Ésta había sido la obra de Abderrahmen III, el primero en fecha y en mérito de los califas de Alándalus. Pero, antes de hacerse cargo del poder, el segundo califa, Alhaquen II, había tenido tiempo muy holgado para completar su aprendizaje de soberano. Llegado al poder hacía apenas un año, se guardó mucho de transgredir las reglas instituidas por su padre, y continuó la misma política. Sin embargo, era evidente que no tenía la misma energía ni el mismo carácter autoritario de Abderrahmen.

Y en un Estado donde el menor indicio de debilidad era inmediatamente advertido y explotado, los primeros problemas surgieron con los reinos cristianos del norte, que sabían que el nuevo soberano musulmán estaba por naturaleza más inclinado a la paz y a los estudios que a la guerra.

El rey asturleonés, Sancho I, hijo de Ordoño III (aquel que vino a Córdoba acompañando a su abuela, la reina Tota de Navarra, cuando aún vivía Abderrahmen), recibió la ayuda del califa frente a su competidor, Ordoño IV, a quien obligó a refugiarse en Asturias primero y luego en Burgos. Como precio de su ayuda, Córdoba había logrado que Sancho I prometiese entregar diez plazas fuertes de la frontera; pero este compromiso no había sido todavía cumplido a la muerte de Abderrahmen III.

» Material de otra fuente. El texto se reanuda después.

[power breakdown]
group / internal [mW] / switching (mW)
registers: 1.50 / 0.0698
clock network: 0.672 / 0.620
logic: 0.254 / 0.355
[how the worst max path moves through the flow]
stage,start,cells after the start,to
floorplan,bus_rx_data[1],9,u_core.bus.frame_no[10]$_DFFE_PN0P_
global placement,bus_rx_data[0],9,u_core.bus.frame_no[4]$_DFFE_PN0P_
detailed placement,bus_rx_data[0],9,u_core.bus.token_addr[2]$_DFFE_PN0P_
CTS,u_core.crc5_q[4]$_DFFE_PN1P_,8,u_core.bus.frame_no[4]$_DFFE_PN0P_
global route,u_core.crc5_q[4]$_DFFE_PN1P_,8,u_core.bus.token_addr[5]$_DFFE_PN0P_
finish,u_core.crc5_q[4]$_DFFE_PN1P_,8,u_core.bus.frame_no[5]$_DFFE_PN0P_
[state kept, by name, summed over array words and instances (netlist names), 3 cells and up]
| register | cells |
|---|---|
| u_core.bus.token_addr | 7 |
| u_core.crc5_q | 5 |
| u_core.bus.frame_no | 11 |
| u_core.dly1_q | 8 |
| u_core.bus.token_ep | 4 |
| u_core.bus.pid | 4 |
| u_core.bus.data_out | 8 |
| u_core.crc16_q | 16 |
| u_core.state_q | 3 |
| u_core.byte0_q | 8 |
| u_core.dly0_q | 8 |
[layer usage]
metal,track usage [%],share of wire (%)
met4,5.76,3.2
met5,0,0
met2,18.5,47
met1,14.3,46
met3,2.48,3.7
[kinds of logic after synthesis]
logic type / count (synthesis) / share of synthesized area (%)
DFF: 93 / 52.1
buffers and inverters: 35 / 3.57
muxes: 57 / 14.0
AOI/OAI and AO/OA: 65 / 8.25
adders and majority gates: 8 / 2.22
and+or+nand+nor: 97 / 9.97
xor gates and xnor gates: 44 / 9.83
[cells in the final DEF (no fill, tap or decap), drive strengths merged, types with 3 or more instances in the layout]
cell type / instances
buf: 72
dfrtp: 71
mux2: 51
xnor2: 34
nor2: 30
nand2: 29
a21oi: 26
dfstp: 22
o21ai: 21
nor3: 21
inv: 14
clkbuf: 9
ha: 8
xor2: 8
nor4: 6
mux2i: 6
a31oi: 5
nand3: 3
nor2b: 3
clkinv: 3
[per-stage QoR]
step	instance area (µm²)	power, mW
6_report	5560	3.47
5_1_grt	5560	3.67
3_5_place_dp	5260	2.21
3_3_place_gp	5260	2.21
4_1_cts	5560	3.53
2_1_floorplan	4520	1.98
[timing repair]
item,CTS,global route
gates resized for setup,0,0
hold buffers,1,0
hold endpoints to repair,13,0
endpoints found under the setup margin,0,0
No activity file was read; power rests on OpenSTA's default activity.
## config.mk

```make
export PLATFORM = sky130hd
export DESIGN_NAME = spi_reg_writer_flat
export DESIGN_NICKNAME = d
export VERILOG_FILES = /design/src/rtl/spi_reg_writer_if.sv /design/src/rtl/spi_reg_writer.sv /design/src/flat_wrapper.sv
export SDC_FILE = /design/constraint.sdc
export NUM_CORES = 1
export LEC_CHECK = 0
export ABC_AREA = 1
export BUFFER_PORTS_ARGS = -buffer_cell sky130_fd_sc_hd__buf_2
export CORE_MARGIN = 4
export CORE_UTILIZATION = 30
export DETAILED_ROUTE_END_ITERATION = 12
export PLACE_DENSITY = 0.54
export SLEW_MARGIN = 25
export SYNTH_ARGS = -nofsm -noshare
export SYNTH_HDL_FRONTEND = slang
export SYNTH_SLANG_ARGS = --single-unit
```

## constraint.sdc

```tcl
create_clock -name clk_in -period 7.2 [get_ports clk_in]
set_input_delay 0.36 -clock clk_in [delete_from_list [all_inputs] [get_ports clk_in]]
set_output_delay 0.36 -clock clk_in [all_outputs]
set_load 0.05 [all_outputs]
```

Hacía tiempo que el obispo Asbag no iba a Zahra. Después de conocerse la feliz noticia del embarazo de Subh, se sintió profundamente satisfecho y se entregó por entero a los asuntos de la diócesis. Y mientras, estuvo preparando la peregrinación al templo de Santiago de Compostela; la cual decidió que se haría en grupo, incorporando a cuantos quisieran realizar el viaje. La idea recibió una calurosa acogida y fueron muchos los que manifestaron su intención de acompañar al obispo. Asbag sintió entonces que había merecido la pena que la ansiada peregrinación se demorara tanto; supuso que se trataba de un regalo de la Providencia Divina, y se regocijó pensando que lo que de verdad Dios quería era que fueran muchos los que emprendieran el camino. Por ello, envió cartas a los monasterios del norte y solicitó que le mandaran predicadores, monjes experimentados que supieran transmitir al pueblo la necesidad de los fructíferos dones de la peregrinación.